START Material provided
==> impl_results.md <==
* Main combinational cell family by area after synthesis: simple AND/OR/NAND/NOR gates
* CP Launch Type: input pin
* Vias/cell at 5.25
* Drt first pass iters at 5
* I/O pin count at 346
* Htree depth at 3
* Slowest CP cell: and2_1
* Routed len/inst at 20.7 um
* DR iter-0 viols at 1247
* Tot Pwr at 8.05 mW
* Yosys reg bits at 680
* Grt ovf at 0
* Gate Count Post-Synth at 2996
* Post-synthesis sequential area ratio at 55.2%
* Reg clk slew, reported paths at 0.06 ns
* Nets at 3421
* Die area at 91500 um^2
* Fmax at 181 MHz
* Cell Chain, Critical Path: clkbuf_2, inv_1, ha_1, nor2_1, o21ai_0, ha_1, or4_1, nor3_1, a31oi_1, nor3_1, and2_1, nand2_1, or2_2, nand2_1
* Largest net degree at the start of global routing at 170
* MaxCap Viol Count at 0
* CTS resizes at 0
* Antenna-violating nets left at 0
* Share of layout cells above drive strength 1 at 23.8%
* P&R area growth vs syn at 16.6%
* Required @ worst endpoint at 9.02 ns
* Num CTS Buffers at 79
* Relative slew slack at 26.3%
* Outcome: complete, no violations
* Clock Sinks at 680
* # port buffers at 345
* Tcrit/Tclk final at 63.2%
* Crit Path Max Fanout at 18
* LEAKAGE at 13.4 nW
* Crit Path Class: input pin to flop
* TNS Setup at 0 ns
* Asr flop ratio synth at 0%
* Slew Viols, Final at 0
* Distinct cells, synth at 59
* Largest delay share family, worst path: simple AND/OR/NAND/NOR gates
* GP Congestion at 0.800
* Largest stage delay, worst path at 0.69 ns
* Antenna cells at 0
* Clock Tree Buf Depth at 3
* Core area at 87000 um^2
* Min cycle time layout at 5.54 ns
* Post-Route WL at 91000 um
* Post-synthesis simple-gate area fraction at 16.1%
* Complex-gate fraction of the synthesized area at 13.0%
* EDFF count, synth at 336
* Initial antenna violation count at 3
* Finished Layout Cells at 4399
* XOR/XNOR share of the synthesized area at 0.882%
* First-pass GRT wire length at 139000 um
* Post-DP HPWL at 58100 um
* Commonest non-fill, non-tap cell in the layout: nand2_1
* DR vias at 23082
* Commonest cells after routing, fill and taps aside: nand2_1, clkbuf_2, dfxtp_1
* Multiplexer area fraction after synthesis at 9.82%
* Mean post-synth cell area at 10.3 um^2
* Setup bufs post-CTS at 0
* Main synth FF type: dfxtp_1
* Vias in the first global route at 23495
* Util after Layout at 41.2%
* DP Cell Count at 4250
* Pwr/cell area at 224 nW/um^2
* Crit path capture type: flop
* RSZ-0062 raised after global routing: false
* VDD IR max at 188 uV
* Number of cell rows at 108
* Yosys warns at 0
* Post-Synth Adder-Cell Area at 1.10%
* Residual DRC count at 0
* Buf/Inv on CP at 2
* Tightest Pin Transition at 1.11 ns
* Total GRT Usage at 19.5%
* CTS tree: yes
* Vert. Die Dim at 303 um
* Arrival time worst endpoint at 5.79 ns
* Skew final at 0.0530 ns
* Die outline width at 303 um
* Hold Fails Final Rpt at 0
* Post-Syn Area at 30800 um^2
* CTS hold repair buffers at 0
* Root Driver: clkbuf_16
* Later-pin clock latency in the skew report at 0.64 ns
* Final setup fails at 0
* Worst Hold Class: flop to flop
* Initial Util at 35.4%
`src/logic/pvl_pkg.sv`:
```
// Package with command codes, defaults, bit positions and carriers of the voltage limit bank.
package pvl_pkg;
  // ==========================================================================
  // Command codes
  localparam logic [7:0] CMD_PAGE = 8'h00;
  localparam logic [7:0] CMD_CLEAR = 8'h03;
  localparam logic [7:0] CMD_FMT = 8'h20;
  localparam logic [7:0] CMD_NOM = 8'h21;
  localparam logic [7:0] CMD_CEIL = 8'h24;
  localparam logic [7:0] CMD_MHI = 8'h25;
  localparam logic [7:0] CMD_MLO = 8'h26;
  localparam logic [7:0] CMD_INPUT_TURN_ON_LEVEL = 8'h35;
  localparam logic [7:0] CMD_INPUT_TURN_OFF_LEVEL = 8'h36;
  localparam logic [7:0] CMD_OVF = 8'h40;
  localparam logic [7:0] CMD_OVW = 8'h42;
  localparam logic [7:0] CMD_UVW = 8'h43;
  localparam logic [7:0] CMD_UVF = 8'h44;
  localparam logic [7:0] CMD_VIN_OVF = 8'h55;
  localparam logic [7:0] CMD_VIN_UVW = 8'h58;
  localparam logic [7:0] CMD_PG_ON = 8'h5e;
  localparam logic [7:0] CMD_PG_OFF = 8'h5f;
  localparam logic [7:0] CMD_STAT_BYTE = 8'h78;
  localparam logic [7:0] CMD_STAT_WORD = 8'h79;
  localparam logic [7:0] CMD_STAT_VOUT = 8'h7a;
  localparam logic [7:0] CMD_ABS_CEIL = 8'ha5;
  localparam logic [7:0] CMD_COMMON = 8'hd1;
  // ==========================================================================
  // Reset values
  localparam logic [7:0] FMT_RST = 8'h14;
  localparam logic [15:0] NOM_RST = 16'h1000;
  localparam logic [15:0] CEIL0_RST = 16'h4189;
  localparam logic [15:0] CEIL1_RST = 16'h5800;
  localparam logic [15:0] MHI_RST = 16'h10cd;
  localparam logic [15:0] MLO_RST = 16'h0f33;
  localparam logic [15:0] INPUT_TURN_ON_LEVEL_RST = 16'hcb40;
  localparam logic [15:0] INPUT_TURN_OFF_LEVEL_RST = 16'hcb00;
  localparam logic [15:0] OVF_RST = 16'h119a;
  localparam logic [15:0] OVW_RST = 16'h1133;
  localparam logic [15:0] UVW_RST = 16'h0ecd;
  localparam logic [15:0] UVF_RST = 16'h0e66;
  localparam logic [15:0] VIN_OVF_RST = 16'hd3e0;
  localparam logic [15:0] VIN_UVW_RST = 16'hcb26;
  localparam logic [15:0] PG_ON_RST = 16'h0ee1;
  localparam logic [15:0] PG_OFF_RST = 16'h0eb8;
  localparam logic [15:0] ABS0_RST = 16'h4189;
  localparam logic [15:0] ABS1_RST = 16'h5800;
  // ==========================================================================
  // Status bit positions
  localparam int SB_NOA = 0;
  localparam int SW_VOUT = 15;
  localparam int SW_INPUT = 13;
  localparam int SV_OVF = 7;
  localparam int SV_OVW = 6;
  localparam int SV_UVW = 5;
  localparam int SV_UVF = 4;
  localparam int CM_BUSY_A = 5;
  localparam int CM_BUSY_B = 6;
  localparam int CM_CML = 0;
  // ==========================================================================
  // Timing
  localparam int CLK_HZ = 25000000;
  localparam int OV_RECALC_MS = 10;
  localparam int OV_RECALC_CYC = OV_RECALC_MS * (CLK_HZ / 1000);
  localparam int BUSY_W = 20;
  localparam int RAMP_TICK_CYC = 25;
  localparam int RAMP_W = 16;
  // ==========================================================================
  // Types
  typedef enum logic [1:0] {SEQ_OFF, SEQ_RISE, SEQ_ON, SEQ_FALL} pvl_seq_e;
  typedef enum logic [1:0] {OP_NOM, OP_MHI, OP_MLO} pvl_op_e;
  typedef struct packed {
    logic req;
    logic we;
    logic [7:0] code;
    logic [15:0] wdata;
  } pvl_cmd_s;
  typedef struct packed {
    logic ack;
    logic err;
    logic [15:0] rdata;
  } pvl_rsp_s;
  typedef struct packed {
    logic vin_vld;
    logic [15:0] vin;
    logic [1:0] vout_vld;
    logic [1:0][15:0] vout;
  } pvl_adc_s;
  typedef struct packed {
    logic [15:0] nom, ceil, mhi, mlo, ovf, ovw, uvw, uvf, pgon, pgoff, goal, vset;
    pvl_seq_e seq;
    logic pg, f_ov, w_ov, w_uv, f_uv, tg_en, bg_on;
  } pvl_chan_s;
  // Input words scaled to a common fixed point so signed exponents compare.
  function automatic logic signed [47:0] l11_val(input logic [15:0] w);
    logic signed [47:0] m;
    logic [4:0] e;
    m = 48'(signed'(w[10:0]));
    e = w[15:11] + 5'h10;
    return m <<< e;
  endfunction
endpackage

```
`src/logic/pvl_bank.sv`:
```
// Voltage set-point and limit command bank for a dual-channel step-down controller.
`timescale 1ns/10ps
module pvl_bank
  import pvl_pkg::*;
#(
  parameter int RECALC_CYC = OV_RECALC_CYC,
  parameter int TICK_CYC = RAMP_TICK_CYC,
  parameter logic [15:0] ABS0 = ABS0_RST,
  parameter logic [15:0] ABS1 = ABS1_RST
) (
  input wire logic clk,
  input wire logic sys_rst,
  input wire pvl_cmd_s cmd,
  output pvl_rsp_s rsp,
  input wire pvl_adc_s adc,
  input wire logic [1:0] run,
  input wire pvl_op_e [1:0] op_mode,
  input wire logic [15:0] ramp_step,
  input wire logic [1:0] overvoltage_pulldown_response,
  output logic [1:0] top_gate_drive,
  output logic [1:0] bottom_gate_drive,
  output logic [1:0] power_good,
  output logic gpio_fault,
  output logic alert
);

  initial begin
    if (RECALC_CYC < 1 || RECALC_CYC >= (1 << BUSY_W) || TICK_CYC < 1 ||
        TICK_CYC >= (1 << RAMP_W)) begin
      $error("pvl_bank: parameter out of range");
    end
  end

  // ==========================================================================
  // State
  typedef struct packed {
    pvl_chan_s [1:0] ch;
    logic [15:0] input_turn_on_level, input_turn_off_level, vin_ovf, vin_uvw;
    logic page, vin_ok, vin_ov, vin_uv, memory_logic_fault;
    logic [BUSY_W-1:0] busy;
    logic [RAMP_W-1:0] tick;
    logic gpio;
    pvl_rsp_s rsp;
  } pvl_state_s;

  pvl_state_s s_q, s_d;
  logic [1:0][15:0] abs_ceil;
  logic [1:0][15:0] sb, sw, sv;
  logic [15:0] common;
  logic tick_now;

  assign abs_ceil[0] = ABS0;
  assign abs_ceil[1] = ABS1;
  assign tick_now = (s_q.tick == '0);

  // Status words are built from the sticky flags of each channel and of the input supply.
  always_comb begin
    for (int i = 0; i < 2; i++) begin
      sv[i] = '0;
      sv[i][SV_OVF] = s_q.ch[i].f_ov;
      sv[i][SV_OVW] = s_q.ch[i].w_ov;
      sv[i][SV_UVW] = s_q.ch[i].w_uv;
      sv[i][SV_UVF] = s_q.ch[i].f_uv;
      sb[i] = '0;
      sb[i][SB_NOA] = s_q.ch[i].w_ov | s_q.ch[i].w_uv | s_q.ch[i].f_uv;
      sw[i] = sb[i];
      sw[i][SW_VOUT] = |sv[i];
      sw[i][SW_INPUT] = s_q.vin_ov | s_q.vin_uv;
    end
    common = 16'hffff;
    common[CM_BUSY_A] = (s_q.busy == '0);
    common[CM_BUSY_B] = (s_q.busy == '0);
    common[CM_CML] = s_q.memory_logic_fault;
  end

  // Moves a value toward its goal by one step, never past it.
  function automatic logic [15:0] ramp(input logic [15:0] v, input logic [15:0] g,
                                       input logic [15:0] st);
    logic [16:0] up;
    logic [15:0] s;
    s = (st == '0) ? 16'h0001 : st;
    up = {1'b0, v} + {1'b0, s};
    if (v < g) begin
      return (up >= {1'b0, g}) ? g : up[15:0];
    end else if (v > g) begin
      return (v - g <= s) ? g : v - s;
    end
    return v;
  endfunction

  // ==========================================================================
  // Next state
  always_comb begin
    logic [15:0] req;
    logic [15:0] lim;
    logic p;
    logic clr;
    logic signed [47:0] vin_v;
    req = '0;
    lim = '0;
    p = s_q.page;
    clr = cmd.req && cmd.we && (cmd.code == CMD_CLEAR);
    vin_v = l11_val(adc.vin);
    s_d = s_q;
    s_d.rsp = '0;
    s_d.tick = tick_now ? RAMP_W'(TICK_CYC - 1) : s_q.tick - 1'b1;
    s_d.busy = (s_q.busy != '0) ? s_q.busy - 1'b1 : s_q.busy;

    // Input supply checks, evaluated on every converted sample.
    if (clr) begin
      s_d.vin_ov = 1'b0;
      s_d.vin_uv = 1'b0;
      s_d.memory_logic_fault = 1'b0;
    end
    if (adc.vin_vld) begin
      if (vin_v > l11_val(s_q.vin_ovf)) s_d.vin_ov = 1'b1;
      if (vin_v < l11_val(s_q.vin_uvw)) s_d.vin_uv = 1'b1;
      if (vin_v >= l11_val(s_q.input_turn_on_level)) s_d.vin_ok = 1'b1;
      else if (vin_v <= l11_val(s_q.input_turn_off_level)) s_d.vin_ok = 1'b0;
    end

    for (int i = 0; i < 2; i++) begin
      // Output words share one exponent, so mantissas compare directly.
      unique case (op_mode[i])
        OP_MHI: req = s_q.ch[i].mhi;
        OP_MLO: req = s_q.ch[i].mlo;
        default: req = s_q.ch[i].nom;
      endcase
      lim = (s_q.ch[i].ceil < abs_ceil[i]) ? s_q.ch[i].ceil : abs_ceil[i];
      if (req > lim) req = lim;

      if (clr) begin
        s_d.ch[i].f_ov = 1'b0;
        s_d.ch[i].w_ov = 1'b0;
        s_d.ch[i].w_uv = 1'b0;
        s_d.ch[i].f_uv = 1'b0;
      end
      if (adc.vout_vld[i]) begin
        if (adc.vout[i] > s_q.ch[i].ovf) begin
          s_d.ch[i].f_ov = 1'b1;
          if (overvoltage_pulldown_response[i]) begin
            s_d.ch[i].tg_en = 1'b0;
            s_d.ch[i].bg_on = 1'b1;
          end
        end
        if (adc.vout[i] > s_q.ch[i].ovw) s_d.ch[i].w_ov = 1'b1;
        if (adc.vout[i] < s_q.ch[i].uvw) s_d.ch[i].w_uv = 1'b1;
        if (adc.vout[i] < s_q.ch[i].uvf) s_d.ch[i].f_uv = 1'b1;
        if (adc.vout[i] >= s_q.ch[i].pgon) s_d.ch[i].pg = 1'b1;
        else if (adc.vout[i] <= s_q.ch[i].pgoff) s_d.ch[i].pg = 1'b0;
      end

      // Sequencer. The goal tracks the request in the steady state and is loaded once on leaving off.
      unique case (s_q.ch[i].seq)
        SEQ_OFF: begin
          if (run[i] && s_q.vin_ok && !s_q.ch[i].f_ov) begin
            s_d.ch[i].seq = SEQ_RISE;
            s_d.ch[i].goal = req;
            s_d.ch[i].tg_en = 1'b1;
            s_d.ch[i].bg_on = 1'b0;
          end
        end
        SEQ_RISE: begin
          if (!run[i] || !s_q.vin_ok) s_d.ch[i].seq = SEQ_FALL;
          else if (s_q.ch[i].vset == s_q.ch[i].goal) s_d.ch[i].seq = SEQ_ON;
          if (tick_now) s_d.ch[i].vset = ramp(s_q.ch[i].vset, s_q.ch[i].goal, ramp_step);
        end
        SEQ_ON: begin
          s_d.ch[i].goal = req;
          if (!run[i] || !s_q.vin_ok) s_d.ch[i].seq = SEQ_FALL;
          if (tick_now) s_d.ch[i].vset = ramp(s_q.ch[i].vset, s_q.ch[i].goal, ramp_step);
        end
        SEQ_FALL: begin
          if (tick_now) s_d.ch[i].vset = ramp(s_q.ch[i].vset, '0, ramp_step);
          if (s_q.ch[i].vset == '0) begin
            s_d.ch[i].seq = SEQ_OFF;
            s_d.ch[i].tg_en = 1'b0;
          end
        end
      endcase
      // A lowered ceiling takes effect at once; the output never waits above it.
      if (s_d.ch[i].vset > lim) s_d.ch[i].vset = lim;
      if (s_d.ch[i].goal > lim) s_d.ch[i].goal = lim;
    end
    s_d.gpio = (s_q.ch[0].f_ov && !overvoltage_pulldown_response[0]) ||
               (s_q.ch[1].f_ov && !overvoltage_pulldown_response[1]);

    // Command port. A request is answered on the next edge.
    if (cmd.req) begin
      s_d.rsp.ack = 1'b1;
      if (cmd.we) begin
        unique case (cmd.code)
          CMD_PAGE: begin
            if (cmd.wdata[7:1] == '0) s_d.page = cmd.wdata[0];
            else s_d.rsp.err = 1'b1;
          end
          CMD_CLEAR: ;
          CMD_NOM: begin
            if (cmd.wdata > abs_ceil[p]) begin
              s_d.ch[p].nom = abs_ceil[p];
              s_d.memory_logic_fault = 1'b1;
            end else begin
              s_d.ch[p].nom = cmd.wdata;
            end
          end
          CMD_CEIL: begin
            s_d.ch[p].ceil = cmd.wdata;
            // A lowered ceiling clamps in the same edge, so no cycle runs above it.
            if (s_d.ch[p].vset > cmd.wdata) s_d.ch[p].vset = cmd.wdata;
            if (s_d.ch[p].goal > cmd.wdata) s_d.ch[p].goal = cmd.wdata;
          end
          CMD_MHI: s_d.ch[p].mhi = cmd.wdata;
          CMD_MLO: s_d.ch[p].mlo = cmd.wdata;
          CMD_INPUT_TURN_ON_LEVEL: s_d.input_turn_on_level = cmd.wdata;
          CMD_INPUT_TURN_OFF_LEVEL: s_d.input_turn_off_level = cmd.wdata;
          CMD_OVF: begin
            s_d.ch[p].ovf = cmd.wdata;
            // Protection thresholds are rebuilt while the switcher runs.
            if (s_q.ch[p].seq != SEQ_OFF) s_d.busy = BUSY_W'(RECALC_CYC);
          end
          CMD_OVW: s_d.ch[p].ovw = cmd.wdata;
          CMD_UVW: s_d.ch[p].uvw = cmd.wdata;
          CMD_UVF: s_d.ch[p].uvf = cmd.wdata;
          CMD_VIN_OVF: s_d.vin_ovf = cmd.wdata;
          CMD_VIN_UVW: s_d.vin_uvw = cmd.wdata;
          CMD_PG_ON: s_d.ch[p].pgon = cmd.wdata;
          CMD_PG_OFF: s_d.ch[p].pgoff = cmd.wdata;
          default: s_d.rsp.err = 1'b1;
        endcase
      end else begin
        unique case (cmd.code)
          CMD_PAGE: s_d.rsp.rdata = {15'h0000, s_q.page};
          CMD_FMT: s_d.rsp.rdata = {8'h00, FMT_RST};
          CMD_NOM: s_d.rsp.rdata = s_q.ch[p].nom;
          CMD_CEIL: s_d.rsp.rdata = s_q.ch[p].ceil;
          CMD_MHI: s_d.rsp.rdata = s_q.ch[p].mhi;
          CMD_MLO: s_d.rsp.rdata = s_q.ch[p].mlo;
          CMD_INPUT_TURN_ON_LEVEL: s_d.rsp.rdata = s_q.input_turn_on_level;
          CMD_INPUT_TURN_OFF_LEVEL: s_d.rsp.rdata = s_q.input_turn_off_level;
          CMD_OVF: s_d.rsp.rdata = s_q.ch[p].ovf;
          CMD_OVW: s_d.rsp.rdata = s_q.ch[p].ovw;
          CMD_UVW: s_d.rsp.rdata = s_q.ch[p].uvw;
          CMD_UVF: s_d.rsp.rdata = s_q.ch[p].uvf;
          CMD_VIN_OVF: s_d.rsp.rdata = s_q.vin_ovf;
          CMD_VIN_UVW: s_d.rsp.rdata = s_q.vin_uvw;
          CMD_PG_ON: s_d.rsp.rdata = s_q.ch[p].pgon;
          CMD_PG_OFF: s_d.rsp.rdata = s_q.ch[p].pgoff;
          CMD_STAT_BYTE: s_d.rsp.rdata = {8'h00, sb[p][7:0]};
          CMD_STAT_WORD: s_d.rsp.rdata = sw[p];
          CMD_STAT_VOUT: s_d.rsp.rdata = {8'h00, sv[p][7:0]};
          CMD_ABS_CEIL: s_d.rsp.rdata = abs_ceil[p];
          CMD_COMMON: s_d.rsp.rdata = common;
          default: s_d.rsp.err = 1'b1;
        endcase
      end
    end
  end

  // ==========================================================================
  // Registers
  always_ff @(posedge clk or posedge sys_rst) begin
    if (sys_rst) begin
      s_q <= '0;
      for (int i = 0; i < 2; i++) begin
        s_q.ch[i].nom <= NOM_RST;
        s_q.ch[i].mhi <= MHI_RST;
        s_q.ch[i].mlo <= MLO_RST;
        s_q.ch[i].ovf <= OVF_RST;
        s_q.ch[i].ovw <= OVW_RST;
        s_q.ch[i].uvw <= UVW_RST;
        s_q.ch[i].uvf <= UVF_RST;
        s_q.ch[i].pgon <= PG_ON_RST;
        s_q.ch[i].pgoff <= PG_OFF_RST;
        s_q.ch[i].seq <= SEQ_OFF;
      end
      s_q.ch[0].ceil <= CEIL0_RST;
      s_q.ch[1].ceil <= CEIL1_RST;
      s_q.input_turn_on_level <= INPUT_TURN_ON_LEVEL_RST;
      s_q.input_turn_off_level <= INPUT_TURN_OFF_LEVEL_RST;
      s_q.vin_ovf <= VIN_OVF_RST;
      s_q.vin_uvw <= VIN_UVW_RST;
    end else begin
      s_q <= s_d;
    end
  end

  assign rsp = s_q.rsp;
  assign gpio_fault = s_q.gpio;
  assign alert = (|sw[0]) | (|sw[1]);
  for (genvar g = 0; g < 2; g++) begin : g_out
    assign top_gate_drive[g] = s_q.ch[g].tg_en;
    assign bottom_gate_drive[g] = s_q.ch[g].bg_on;
    assign power_good[g] = s_q.ch[g].pg;
  end
endmodule

```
END Material provided
▶ _Task_
Above are the lines; repeat exactly the ones from the line containing "Layout at 41.2%" down to the line containing "flop to flop", both inclusive.

▶ _Exercise response_
* Util after Layout at 41.2%
* DP Cell Count at 4250
* Pwr/cell area at 224 nW/um^2
* Crit path capture type: flop
* RSZ-0062 raised after global routing: false
* VDD IR max at 188 uV
* Number of cell rows at 108
* Yosys warns at 0
* Post-Synth Adder-Cell Area at 1.10%
* Residual DRC count at 0
* Buf/Inv on CP at 2
* Tightest Pin Transition at 1.11 ns
* Total GRT Usage at 19.5%
* CTS tree: yes
* Vert. Die Dim at 303 um
* Arrival time worst endpoint at 5.79 ns
* Skew final at 0.0530 ns
* Die outline width at 303 um
* Hold Fails Final Rpt at 0
* Post-Syn Area at 30800 um^2
* CTS hold repair buffers at 0
* Root Driver: clkbuf_16
* Later-pin clock latency in the skew report at 0.64 ns
* Final setup fails at 0
* Worst Hold Class: flop to flop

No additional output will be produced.